Stock SIPs help you to accumulate shares of any company over the long term. At Paytm Money, the focus is on the execution of the SIP order rather than timing the market, thus all the SIP orders are placed as market orders in exchanges to ensure they are executed.

SIP orders are placed in two batches – the first batch at 10:30 AM and the second at 2:30 PM on market days. If your scheduled date falls on a holiday, your SIP order will be sent to the exchange on the next trading day.

How does price fluctuation impact the execution price of the stock?

Let’s assume you start an SIP of any stock with a price of ₹1500 at the time of SIP setup. Later, during SIP execution, if the stock price is  ₹1400, you’ll get the stock at ₹1400.

Conversely, suppose the price of the stock during the SIP execution is  ₹1550. In this case, you’ll get the stock at  ₹1550.

Hence, the quantity is fixed but the SIP amount varies per the stock price movement.

Why are additional funds added while making payment for an SIP?

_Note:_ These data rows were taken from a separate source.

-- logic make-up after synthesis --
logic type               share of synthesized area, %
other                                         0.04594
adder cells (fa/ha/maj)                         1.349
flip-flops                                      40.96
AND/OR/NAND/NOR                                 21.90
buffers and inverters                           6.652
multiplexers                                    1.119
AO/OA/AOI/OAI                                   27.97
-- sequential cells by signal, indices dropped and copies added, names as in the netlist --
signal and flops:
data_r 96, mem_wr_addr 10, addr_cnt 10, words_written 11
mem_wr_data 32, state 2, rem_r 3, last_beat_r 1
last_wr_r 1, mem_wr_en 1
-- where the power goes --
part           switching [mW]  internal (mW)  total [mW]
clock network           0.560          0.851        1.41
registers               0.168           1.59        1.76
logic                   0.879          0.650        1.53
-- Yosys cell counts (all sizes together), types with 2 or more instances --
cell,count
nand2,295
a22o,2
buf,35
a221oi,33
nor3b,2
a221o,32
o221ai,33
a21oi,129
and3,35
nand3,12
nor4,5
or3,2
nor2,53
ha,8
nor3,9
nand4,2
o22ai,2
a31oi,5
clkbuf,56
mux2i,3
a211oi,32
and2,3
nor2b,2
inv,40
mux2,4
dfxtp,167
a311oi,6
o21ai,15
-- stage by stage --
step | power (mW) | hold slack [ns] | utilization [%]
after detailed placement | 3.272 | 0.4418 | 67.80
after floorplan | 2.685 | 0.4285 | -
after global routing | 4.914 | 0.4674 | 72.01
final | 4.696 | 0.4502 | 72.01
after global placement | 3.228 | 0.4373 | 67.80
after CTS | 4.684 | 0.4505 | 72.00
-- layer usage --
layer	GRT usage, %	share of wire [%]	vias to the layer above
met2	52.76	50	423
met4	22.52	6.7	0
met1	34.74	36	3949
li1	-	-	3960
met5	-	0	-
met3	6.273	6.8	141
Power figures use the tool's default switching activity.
<file path="src/rtl/stepper_scheduler.sv">
// stepper_scheduler
//   Sequencing and round-robin arbitration controller for the four-channel
//   stepper bus. After reset it initialises motors 0..3 (counter reset, awake,
//   full-step), then accepts move commands and emits step writes at the
//   commanded tick rate. All channels share one 8-bit control byte qualified
//   by a one-cycle wr strobe; at most one channel is granted per cycle.
//
//   Optional feature macro: STEPPER_AUTOSLEEP_EN
//     When defined, a channel that completes or is aborted issues one extra
//     sleep write; the next step write to that channel wakes it again.
//
// Ports
//   clk, reset        system clock, synchronous active-high reset
//   cmd_valid/ready   command handshake (ready only once init is finished)
//   cmd_chan/dir/half command target channel and motor mode bits
//   cmd_steps         steps to run, 0 aborts the channel
//   cmd_period        timebase ticks between steps, 0 = back to back
//   control, wr       motor bus byte and its one-cycle write strobe
//   busy              per channel: steps still outstanding
//   done              per channel: pulse alongside the final step write
module stepper_scheduler #(
  parameter int PRESCALE = 1000,
  parameter int PERIOD_W = 16,
  parameter int COUNT_W  = 16
) (
  input  logic                clk,
  input  logic                reset,
  input  logic                cmd_valid,
  output logic                cmd_ready,
  input  logic [1:0]          cmd_chan,
  input  logic                cmd_dir,
  input  logic                cmd_half,
  input  logic [COUNT_W-1:0]  cmd_steps,
  input  logic [PERIOD_W-1:0] cmd_period,
  output logic [7:0]          control,
  output logic                wr,
  output logic [3:0]          busy,
  output logic [3:0]          done
);

  localparam int PS_W = (PRESCALE > 1) ? $clog2(PRESCALE) : 1;

  typedef enum logic [2:0] {INIT0, INIT1, INIT2, INIT3, RUN} state_t;

  state_t state, state_nx;

  logic [PS_W-1:0]               ps_cnt;
  logic                          tick;
  logic [3:0][COUNT_W-1:0]       remaining, rem_nx;
  logic [3:0][PERIOD_W-1:0]      period, timer;
  logic [3:0]                    dir, half, sleep_req;
  logic [3:0]                    accept_oh, step_req, req, gnt_oh, step_gnt;
  logic                          accept, gnt_vld;
  logic [1:0]                    ptr, gnt_ch, idx;
  logic                          wr_nx;
  logic [7:0]                    ctl_nx;

  assign accept = cmd_valid && cmd_ready;

  // Timebase prescaler
  assign tick = (ps_cnt == PS_W'(PRESCALE - 1));

  always_ff @(posedge clk) begin
    if (reset)     ps_cnt <= '0;
    else if (tick) ps_cnt <= '0;
    else           ps_cnt <= ps_cnt + PS_W'(1);
  end

  // Request vector. A channel taking a command this cycle sits out the
  // arbitration so a stale step never goes out after a retarget/abort.
  always_comb begin
    for (int i = 0; i < 4; i++) begin
      accept_oh[i] = accept && (cmd_chan == 2'(i));
      step_req[i]  = (remaining[i] != '0) && (timer[i] == '0);
      req[i]       = (step_req[i] || sleep_req[i]) && !accept_oh[i] && (state == RUN);
    end
  end

  // Round-robin: lowest offset from ptr wins, so scan offsets high to low.
  always_comb begin
    gnt_vld = 1'b0;
    gnt_ch  = ptr;
    idx     = ptr;
    for (int k = 3; k >= 0; k--) begin
      idx = ptr + 2'(k);
      if (req[idx]) begin
        gnt_vld = 1'b1;
        gnt_ch  = idx;
      end
    end
  end

  always_comb begin
    for (int i = 0; i < 4; i++) begin
      gnt_oh[i]   = gnt_vld && (gnt_ch == 2'(i));
      step_gnt[i] = gnt_oh[i] && step_req[i];
    end
  end

  always_ff @(posedge clk) begin
    if (reset)        ptr <= 2'd0;
    else if (gnt_vld) ptr <= gnt_ch + 2'd1;
  end

  // Channel state
  always_comb begin
    for (int i = 0; i < 4; i++) begin
      rem_nx[i] = remaining[i];
      if (accept_oh[i])     rem_nx[i] = cmd_steps;
      else if (step_gnt[i]) rem_nx[i] = remaining[i] - COUNT_W'(1);
    end
  end

  always_ff @(posedge clk) begin
    if (reset) begin
      remaining <= '0;
      timer     <= '0;
      period    <= '0;
      dir       <= '0;
      half      <= '0;
      busy      <= '0;
      done      <= '0;
    end else begin
      remaining <= rem_nx;
      for (int i = 0; i < 4; i++) begin
        busy[i] <= (rem_nx[i] != '0);
        done[i] <= step_gnt[i] && (remaining[i] == COUNT_W'(1));
        if (accept_oh[i]) begin
          dir[i]    <= cmd_dir;
          half[i]   <= cmd_half;
          period[i] <= cmd_period;
          timer[i]  <= '0;
        end else if (step_gnt[i]) begin
          timer[i]  <= period[i];
        end else if (tick && (timer[i] != '0)) begin
          timer[i]  <= timer[i] - PERIOD_W'(1);
        end
      end
    end
  end

`ifdef STEPPER_AUTOSLEEP_EN
  // Sleep is requested on completion or abort, dropped once written or when
  // a new command arrives; a step write implicitly wakes the motor.
  always_ff @(posedge clk) begin
    if (reset) begin
      sleep_req <= '0;
    end else begin
      for (int i = 0; i < 4; i++) begin
        if (accept_oh[i])     sleep_req[i] <= (cmd_steps == '0);
        else if (step_gnt[i]) sleep_req[i] <= (remaining[i] == COUNT_W'(1));
        else if (gnt_oh[i])   sleep_req[i] <= 1'b0;
      end
    end
  end
`else
  assign sleep_req = '0;
`endif

  // Sequencer FSM
  always_ff @(posedge clk) begin
    if (reset) state <= INIT0;
    else       state <= state_nx;
  end

  always_comb begin
    state_nx = state;
    wr_nx    = 1'b0;
    ctl_nx   = control;
    case (state)
      INIT0: begin wr_nx = 1'b1; ctl_nx = 8'h10; state_nx = INIT1; end
      INIT1: begin wr_nx = 1'b1; ctl_nx = 8'h30; state_nx = INIT2; end
      INIT2: begin wr_nx = 1'b1; ctl_nx = 8'h50; state_nx = INIT3; end
      INIT3: begin wr_nx = 1'b1; ctl_nx = 8'h70; state_nx = RUN;   end
      RUN: begin
        if (gnt_vld) begin
          wr_nx = 1'b1;
          if (step_req[gnt_ch])
            ctl_nx = {1'b0, gnt_ch, 2'b00, half[gnt_ch], dir[gnt_ch], 1'b1};
          else
            ctl_nx = {1'b0, gnt_ch, 2'b01, half[gnt_ch], dir[gnt_ch], 1'b0};
        end
      end
      default: state_nx = INIT0;
    endcase
  end

  always_ff @(posedge clk) begin
    if (reset) begin
      control   <= 8'h00;
      wr        <= 1'b0;
      cmd_ready <= 1'b0;
    end else begin
      control   <= ctl_nx;
      wr        <= wr_nx;
      cmd_ready <= (state_nx == RUN);
    end
  end

endmodule

</file>
<file path="config.mk">
export PLATFORM = sky130hd
export DESIGN_NAME = stepper_scheduler
export DESIGN_NICKNAME = d
export VERILOG_FILES = /design/src/rtl/stepper_scheduler.sv
export SDC_FILE = /design/constraint.sdc
export NUM_CORES = 1
export LEC_CHECK = 0
export BUFFER_PORTS_ARGS = -buffer_cell sky130_fd_sc_hd__clkbuf_2
export CORE_MARGIN = 8
export CORE_UTILIZATION = 25
export CTS_CLUSTER_SIZE = 25
export DETAILED_ROUTE_END_ITERATION = 8
export SETUP_SLACK_MARGIN = 0.4
export SLEW_MARGIN = 20
export SYNTH_ARGS = -nofsm -noshare
export SYNTH_HDL_FRONTEND = slang
export SYNTH_SLANG_ARGS = --single-unit
</file>
<file path="constraint.sdc">
create_clock -name clk -period 5.87 [get_ports clk]
set_clock_uncertainty 0.1 [all_clocks]
set_input_delay 0.587 -clock clk [delete_from_list [all_inputs] [get_ports clk]]
set_output_delay 0.587 -clock clk [all_outputs]
set_load 0.1 [all_outputs]
</file>
**config.mk**
```make
export PLATFORM = sky130hd
export DESIGN_NAME = ysyx_22050612_core_sequencer_flat
export DESIGN_NICKNAME = d
export VERILOG_FILES = /design/src/rtl/ysyx_22050612_core_sequencer_if.sv /design/src/rtl/ysyx_22050612_core_sequencer.sv /design/src/flat_wrapper.sv
export SDC_FILE = /design/constraint.sdc
export NUM_CORES = 1
export LEC_CHECK = 0
export ABC_CLOCK_PERIOD_IN_PS = 1900
export CORE_AREA = 2 2 56 58
export DETAILED_ROUTE_END_ITERATION = 8
export DIE_AREA = 0 0 58 60
export DONT_BUFFER_PORTS = 1
export PLACE_DENSITY_LB_ADDON = 0.25
export RECOVER_POWER = 50
export SLEW_MARGIN = 25
export SYNTH_ARGS = -nofsm -noshare
export SYNTH_HDL_FRONTEND = slang
export SYNTH_SLANG_ARGS = --single-unit
export TNS_END_PERCENT = 20
```
**constraint.sdc**
```tcl
create_clock -name clk -period 1.9 [get_ports clk]
set_input_delay 0.57 -clock clk [delete_from_list [all_inputs] [get_ports clk]]
set_output_delay 0.57 -clock clk [all_outputs]
set_load 0.01 [all_outputs]
```
==> config.mk <==
export PLATFORM = sky130hd
export DESIGN_NAME = hw_led_scheduler
export DESIGN_NICKNAME = d
export VERILOG_FILES = /design/src/rtl/hw_led_pkg.sv /design/src/rtl/hw_tick_gen.sv /design/src/rtl/hw_led_scheduler.sv
export SDC_FILE = /design/constraint.sdc
export NUM_CORES = 1
export LEC_CHECK = 0
export CAP_MARGIN = 30
export CORE_ASPECT_RATIO = 2
export CORE_MARGIN = 4
export CORE_UTILIZATION = 55
export CTS_CLUSTER_DIAMETER = 120
export DETAILED_ROUTE_END_ITERATION = 16
export GPL_TIMING_DRIVEN = 0
export PLACE_DENSITY = 0.76
export SYNTH_ARGS = -nofsm -noshare
export SYNTH_HDL_FRONTEND = slang
export SYNTH_SLANG_ARGS = --single-unit
export TNS_END_PERCENT = 10
==> constraint.sdc <==
create_clock -name iCLK -period 2.6 [get_ports iCLK]
set_input_delay 0.52 -clock iCLK [delete_from_list [all_inputs] [get_ports iCLK]]
set_output_delay 0.52 -clock iCLK [all_outputs]
set_load 0.03 [all_outputs]
`config.mk`:
```
export PLATFORM = sky130hd
export DESIGN_NAME = spi_reg_peripheral
export DESIGN_NICKNAME = d
export VERILOG_FILES = /design/src/rtl/spi_reg_peripheral.sv
export SDC_FILE = /design/constraint.sdc
export NUM_CORES = 1
export LEC_CHECK = 0
export CAP_MARGIN = 20
export CORE_ASPECT_RATIO = 2
export CORE_MARGIN = 2
export CORE_UTILIZATION = 61
export DETAILED_ROUTE_END_ITERATION = 8
export DONT_BUFFER_PORTS = 1
export PLACE_DENSITY = 0.82
export RECOVER_POWER = 100
export SLEW_MARGIN = 20
export SYNTH_ARGS = -nofsm -noshare
export SYNTH_HDL_FRONTEND = slang
export SYNTH_SLANG_ARGS = --single-unit
export TNS_END_PERCENT = 100
```
`constraint.sdc`:
```
create_clock -name clk -period 3 [get_ports clk]
set_input_delay 0.9 -clock clk [delete_from_list [all_inputs] [get_ports clk]]
set_output_delay 0.9 -clock clk [all_outputs]
set_load 0.1 [all_outputs]
```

To ensure that your SIP orders are executed successfully, additional funds (3% buffer over and above the stock price) are added to your trading balance. This is to handle any price fluctuations that might happen between the period when payment is done till the time the stock SIP order is traded.

Conclusion

We are continuously working to make the Paytm Money app the go-to platform for every Indian when it comes to wealth management. With the Stock SIP feature for stocks and ETFs, we have taken yet another step in that direction. We hope you make use of this innovative new feature and build wealth.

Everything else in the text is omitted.